US 12,072,953 B2
	Asymmetric allocation of SRAM and data layout for efficient matrix-matrix multiplication
Gaurav Chadha, San Francisco, CA (US); Sam Idicula, Santa Clara, CA (US); Sandeep Agrawal, San Jose, CA (US); and Nipun Agarwal, Saratoga, CA (US)
Assigned to ORACLE INTERNATIONAL CORPORATION, Redwood Shores, CA (US)
Filed by Oracle International Corporation, Redwood Shores, CA (US)
Filed on Jun. 16, 2021, as Appl. No. 17/349,817.
Application 17/349,817 is a continuation of application No. 15/716,225, filed on Sep. 26, 2017, granted, now 11,138,291.
Prior Publication US 2021/0312014 A1, Oct. 7, 2021
This patent is subject to a terminal disclaimer.
Int. Cl. G06F 17/16 (2006.01); G06F 7/523 (2006.01); G06F 17/12 (2006.01)
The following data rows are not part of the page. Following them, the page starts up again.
`config.mk`:
```
export PLATFORM = sky130hd
export DESIGN_NAME = lvds_ddr_tx_ctrl_flat
export DESIGN_NICKNAME = d
export VERILOG_FILES = /design/src/rtl/lvds_link_pkg.sv /design/src/rtl/lvds_ddr_tx_ctrl_if.sv /design/src/rtl/lvds_dibit_serializer.sv /design/src/rtl/lvds_ddr_tx_ctrl.sv /design/src/flat_wrapper.sv
export SDC_FILE = /design/constraint.sdc
export NUM_CORES = 1
export LEC_CHECK = 0
export CAP_MARGIN = 20
export CORE_ASPECT_RATIO = 0.9
export CORE_MARGIN = 3
export CORE_UTILIZATION = 50
export DETAILED_ROUTE_END_ITERATION = 7
export MAX_ROUTING_LAYER = met4
export PLACE_DENSITY = 0.83
export REMOVE_ABC_BUFFERS = 1
export SYNTH_ARGS = -nofsm -noshare
export SYNTH_HDL_FRONTEND = slang
export SYNTH_SLANG_ARGS = --single-unit
```
`constraint.sdc`:
```
create_clock -name clk -period 1.8 [get_ports clk]
set_input_delay 0.27 -clock clk [delete_from_list [all_inputs] [get_ports clk]]
set_output_delay 0.27 -clock clk [all_outputs]
set_load 0.02 [all_outputs]
```
`src/rtl/lvds_link_pkg.sv`:
```
// Shared definitions for the LVDS DDR transmit controller.
//   link_state_e      frame sequencer states
//   DIBIT_IDLE        dibit driven on the pad while no payload bits are sent
//   PREAMBLE_DEFAULT  sync byte sent ahead of every payload
package lvds_link_pkg;

  typedef enum logic [2:0] {
    IDLE,
    LEAD,
    PRE,
    DATA,
    TRAIL
  } link_state_e;

  localparam logic [1:0] DIBIT_IDLE       = 2'b00;
  localparam logic [7:0] PREAMBLE_DEFAULT = 8'hD5;

endpackage

```
`src/rtl/lvds_ddr_tx_ctrl_if.sv`:
```
// Byte-stream handshake between a payload source and lvds_ddr_tx_ctrl.
//   s_valid  source -> sink  payload byte valid
//   s_data   source -> sink  payload byte
//   s_last   source -> sink  byte is the final byte of the frame
//   s_ready  sink -> source  byte accepted on this clk when s_valid & s_ready
interface lvds_ddr_tx_ctrl_if;
  logic       s_valid;
  logic [7:0] s_data;
  logic       s_last;
  logic       s_ready;

  modport master (output s_valid, output s_data, output s_last, input  s_ready);
  modport slave  (input  s_valid, input  s_data, input  s_last, output s_ready);
endinterface

```
`src/rtl/lvds_dibit_serializer.sv`:
```
// Byte-to-dibit serializer: loads a byte and emits it MSB first, two bits per clk.
//   clk, rst    clock and asynchronous active-high reset
//   load        capture byte_in; its first dibit is on `dibit` next clk (highest priority)
//   clear       drive DIBIT_IDLE next clk and restart the dibit index
//   byte_in     byte to serialize
//   dibit       registered dibit: [1] rising-edge bit, [0] falling-edge bit
//   idx         index (0..3) of the dibit currently on `dibit`
//   last_dibit  high while the final dibit of the byte is on `dibit`
// With neither load nor clear asserted the register advances one dibit per clk.
module lvds_dibit_serializer
  import lvds_link_pkg::*;
(
  input  logic       clk,
  input  logic       rst,
  input  logic       load,
  input  logic       clear,
  input  logic [7:0] byte_in,
  output logic [1:0] dibit,
  output logic [1:0] idx,
  output logic       last_dibit
);

  logic [7:0] sh_q, sh_d;
  logic [1:0] idx_q, idx_d;
  logic [1:0] dibit_q, dibit_d;

  always_comb begin
    sh_d    = sh_q;
    idx_d   = idx_q;
    dibit_d = dibit_q;
    if (load) begin
      dibit_d = byte_in[7:6];
      sh_d    = {byte_in[5:0], 2'b00};
      idx_d   = '0;
    end else if (clear) begin
      dibit_d = DIBIT_IDLE;
      sh_d    = '0;
      idx_d   = '0;
    end else begin
      dibit_d = sh_q[7:6];
      sh_d    = {sh_q[5:0], 2'b00};
      idx_d   = idx_q + 2'd1;
    end
  end

  always_ff @(posedge clk or posedge rst) begin
    if (rst) begin
      sh_q    <= '0;
      idx_q   <= '0;
      dibit_q <= '0;
    end else begin
      sh_q    <= sh_d;
      idx_q   <= idx_d;
      dibit_q <= dibit_d;
    end
  end

  assign dibit      = dibit_q;
  assign idx        = idx_q;
  assign last_dibit = (idx_q == 2'd3);

endmodule

```
`src/rtl/lvds_ddr_tx_ctrl.sv`:
```
// Frame sequencer for one differential DDR output pad (SB_LVDS_OUTPUT / SB_LVDS_IO).
// Each frame: LEAD_CYCLES idle dibits, PREAMBLE byte, payload bytes, TRAIL_CYCLES idle
// dibits; the pad is released (OE=0) between frames for bus turnaround.
//   clk         single clock, also the pad's OUTPUT_CLK
//   rst         asynchronous active-high reset
//   s           byte-stream slave (s_valid/s_data/s_last in, s_ready out)
//   io_oe       pad OUTPUT_ENABLE (1 = drive pair)
//   io_clk_en   pad CLOCK_ENABLE
//   io_d_out_0  pad D_OUT_0, rising-edge bit
//   io_d_out_1  pad D_OUT_1, falling-edge bit
//   busy        high from frame start until OE is released
//   underrun    one-clk pulse when a frame is aborted for missing data
module lvds_ddr_tx_ctrl
  import lvds_link_pkg::*;
#(
  parameter int unsigned LEAD_CYCLES  = 2,
  parameter int unsigned TRAIL_CYCLES = 2,
  parameter logic [7:0]  PREAMBLE     = PREAMBLE_DEFAULT
) (
  input  logic                clk,
  input  logic                rst,
  lvds_ddr_tx_ctrl_if.slave   s,
  output logic                io_oe,
  output logic                io_clk_en,
  output logic                io_d_out_0,
  output logic                io_d_out_1,
  output logic                busy,
  output logic                underrun
);

  localparam logic [3:0] LEAD_LOAD  = 4'(LEAD_CYCLES - 1);
  localparam logic [3:0] TRAIL_LOAD = 4'(TRAIL_CYCLES - 1);

  link_state_e state_q, state_d;
  logic [3:0]  lt_cnt_q, lt_cnt_d;
  logic        last_q, last_d;
  logic        drive_q, drive_d;
  logic        ready_q, ready_d;
  logic        underrun_q, underrun_d;

  logic        ser_load, ser_clear;
  logic [7:0]  ser_byte;
  logic [1:0]  ser_dibit, ser_idx;
  logic        ser_last;

  lvds_dibit_serializer u_ser (
    .clk        (clk),
    .rst        (rst),
    .load       (ser_load),
    .clear      (ser_clear),
    .byte_in    (ser_byte),
    .dibit      (ser_dibit),
    .idx        (ser_idx),
    .last_dibit (ser_last)
  );

  always_comb begin
    state_d    = state_q;
    lt_cnt_d   = lt_cnt_q;
    last_d     = last_q;
    drive_d    = drive_q;
    ready_d    = 1'b0;
    underrun_d = 1'b0;
    ser_load   = 1'b0;
    ser_clear  = 1'b1;
    ser_byte   = PREAMBLE;
    unique case (state_q)
      IDLE: begin
        if (s.s_valid) begin
          state_d  = LEAD;
          lt_cnt_d = LEAD_LOAD;
          drive_d  = 1'b1;
        end
      end
      LEAD: begin
        if (lt_cnt_q == 4'd0) begin
          state_d  = PRE;
          ser_load = 1'b1;
        end else begin
          lt_cnt_d = lt_cnt_q - 4'd1;
        end
      end
      PRE, DATA: begin
        if (!ser_last) begin
          ser_clear = 1'b0;
          // ready is registered, so raise it one clk early to land on dibit 3
          ready_d = (ser_idx == 2'd2) && ((state_q == PRE) || !last_q);
        end else if (ready_q && s.s_valid) begin
          state_d  = DATA;
          ser_load = 1'b1;
          ser_byte = s.s_data;
          last_d   = s.s_last;
        end else begin
          state_d    = TRAIL;
          lt_cnt_d   = TRAIL_LOAD;
          underrun_d = !((state_q == DATA) && last_q);
        end
      end
      TRAIL: begin
        if (lt_cnt_q == 4'd0) begin
          state_d = IDLE;
          drive_d = 1'b0;
        end else begin
          lt_cnt_d = lt_cnt_q - 4'd1;
        end
      end
      default: begin
        state_d = IDLE;
        drive_d = 1'b0;
      end
    endcase
  end

  always_ff @(posedge clk or posedge rst) begin
    if (rst) begin
      state_q    <= IDLE;
      lt_cnt_q   <= '0;
      last_q     <= 1'b0;
      drive_q    <= 1'b0;
      ready_q    <= 1'b0;
      underrun_q <= 1'b0;
    end else begin
      state_q    <= state_d;
      lt_cnt_q   <= lt_cnt_d;
      last_q     <= last_d;
      drive_q    <= drive_d;
      ready_q    <= ready_d;
      underrun_q <= underrun_d;
    end
  end

  assign s.s_ready  = ready_q;
  assign io_oe      = drive_q;
  assign io_clk_en  = drive_q;
  assign busy       = drive_q;
  assign underrun   = underrun_q;
  assign io_d_out_0 = ser_dibit[1];
  assign io_d_out_1 = ser_dibit[0];

endmodule

```
`src/flat_wrapper.sv`:
```
// flat-port wrapper written by rule: the top's interface ports become plain ports
module lvds_ddr_tx_ctrl_flat import lvds_link_pkg::*;
#(
  parameter int unsigned LEAD_CYCLES  = 2,
  parameter int unsigned TRAIL_CYCLES = 2,
  parameter logic [7:0]  PREAMBLE     = PREAMBLE_DEFAULT
)
  (clk, rst, io_oe, io_clk_en, io_d_out_0, io_d_out_1, busy, underrun, s_s_valid, s_s_data, s_s_last, s_s_ready);
  lvds_ddr_tx_ctrl_if s_i ();
  input  logic clk;
  input  logic rst;
  output logic io_oe;
  output logic io_clk_en;
  output logic io_d_out_0;
  output logic io_d_out_1;
  output logic busy;
  output logic underrun;
  input wire logic [$bits(s_i.s_valid)-1:0] s_s_valid;
  input wire logic [$bits(s_i.s_data)-1:0] s_s_data;
  input wire logic [$bits(s_i.s_last)-1:0] s_s_last;
  output wire logic [$bits(s_i.s_ready)-1:0] s_s_ready;
  assign s_i.s_valid = s_s_valid;
  assign s_i.s_data = s_s_data;
  assign s_i.s_last = s_s_last;
  assign s_s_ready = s_i.s_ready;
  lvds_ddr_tx_ctrl #(.LEAD_CYCLES(LEAD_CYCLES), .TRAIL_CYCLES(TRAIL_CYCLES), .PREAMBLE(PREAMBLE)) u_core (.clk(clk), .rst(rst), .s(s_i), .io_oe(io_oe), .io_clk_en(io_clk_en), .io_d_out_0(io_d_out_0), .io_d_out_1(io_d_out_1), .busy(busy), .underrun(underrun));
endmodule
```
==> reports/results.ini <==
[global_routing]
grt_start_max_net_pins = 22
grt.total_usage_pct = 17.8
grt.overflow.total = 0
grt_first_pass_wirelength_um = 3420
grt_pass1_vias = 799
antenna_found_initial = 0

[finish]
finish.utilization_pct = 64.8
area_growth_pct = 20.1
fill_cells = 149
layout.cells.most_common = dfrtp_1
layout_common_cells = dfrtp_1 (21), clkdlybuf4s50_1 (18), inv_1 (8)
antenna_cells = 0
nets = 124
final_layout_size_suffix_gt1_share_pct = 13.9
stdcell_count = 133

[power_and_ir_drop]
p_switching_uw = 683
switching_share_pct = 39.1
pwr-share-clk_pct = 12.8
pwr_density_cell_mw_per_mm2 = 1380
ir_drop_v = 0.00105
p_int_uw = 1060
share_comb_of_total_power_pct = 43.9
pwr-share-seq_pct = 43.3
p_leak_uw = 0.000569

[sta]
fmax_mhz = 618
drv_slew = 0
period_share_pct = 89.9
min_period_ns = 1.62
hold_violations = 0
finalSetupViolations = 0
fin_worst_skew_ns = 0.00519
slew_headroom_pct = 69.8
worst_pin_slew_ns = 0.451
fin_setup_tns_ns = 0
rsz0062_at_grt = false

[clock_tree]
cts_repair_resize_count = 0
cts_tree = done
cts_made_buffers = 3
post_cts_buffers = 0
clk_path_buf_depth = 2
clk_pin_slew_ns = 0.12
htreeDepth = 1
cts_hold_buf = 0
clock_latency_ns = 0.30
clock_tree.root_cell = clkbuf_4
cts_sinks = 21

[synthesis]
netlist_area_mm2 = 0.00105
seq_area_frac_synth_pct = 49.9
netlist-cell-type-count = 41
synth_top_area_share_pct = 49.9
ys_warn_count = 0
synth-async-reset-ratio_pct = 100
synth_seq_cells = 21
yosysTopAreaCell = dfrtp_1
synthFlopType = dfrtp_1
synth_edf_count = 0
syn_area_per_cell_um2 = 11.8
netlist_top_cells_area = dfrtp_1 (50%), a221o_1 (3.8%), ha_1 (3.6%)
synthCells = 89

[worst_setup_path]
required_ns = 2.04
crit_path_end_kind = register
crit_type = reg -> reg
cp-start-kind = register
path_max_fanout = 9
cp_data_arrival_time_ns = 1.86

[route]
wl_per_cell_um = 13.7
drc_errors = 0
via_per_inst = 5.53
routed_wl_um = 1830
drt_iter0_markers = 14
routed-via-count = 735
firstDrtPassIters = 4
postRouteAntennaNets = 0

[placement]
place_inst = 129
dp_hpwl_um = 1350
numPortBuffers = 18
gp_congestion = 0.856

[flow_run]
cap_violations = 0

[run_status]
run_status = complete, no violations

[floorplan]
rows = 15
die_area_mm2 = 0.00269
top_level_ports = 19
die_h_um = 49.5
die_x_um = 54.4
start_util_pct = 54.0
coreArea_mm2 = 0.00195

[min_path]
hp-class = in -> async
CPC G06F 17/16 (2013.01) [G06F 7/523 (2013.01); G06F 17/12 (2013.01)]

12 Claims

1. A method comprising:

storing in main memory at least a portion of a left matrix A and a right matrix B, wherein matrix A has m rows and n columns, and matrix B has n rows and p columns;

wherein said main memory is coupled to a multi-core processor comprising a plurality of core processors and a plurality of scratchpad memories, wherein each scratchpad memory of said plurality of scratch memories is accessible and private to one respective core processor of said plurality of core processors, wherein said plurality of scratchpad memories include a particular scratchpad memory that accessible and private to a particular core processor of said plurality of core processors;

allocating at least space of size T in the particular scratchpad memory to each of a tile of matrix A and a tile of matrix C,

after allocating at least space of size T in the particular scratchpad memory to each of a tile of matrix A and a tile of matrix C, allocating remaining space in the particular scratchpad memory to a tile of matrix B;

said particular core processor performing a dot product matrix multiplication involving said one or more tiles of matrix A and corresponding said one or more tiles of matrix B, wherein dot product values are stored in corresponding said one or more tiles of matrix C, wherein performing said dot product matrix multiplication includes accessing, in said particular scratchpad memory:

said one or more tiles of matrix A,

corresponding said one or more tiles of matrix B, and

corresponding said one or more tiles of matrix C to store said dot product values;

writing out the dot product values into main memory.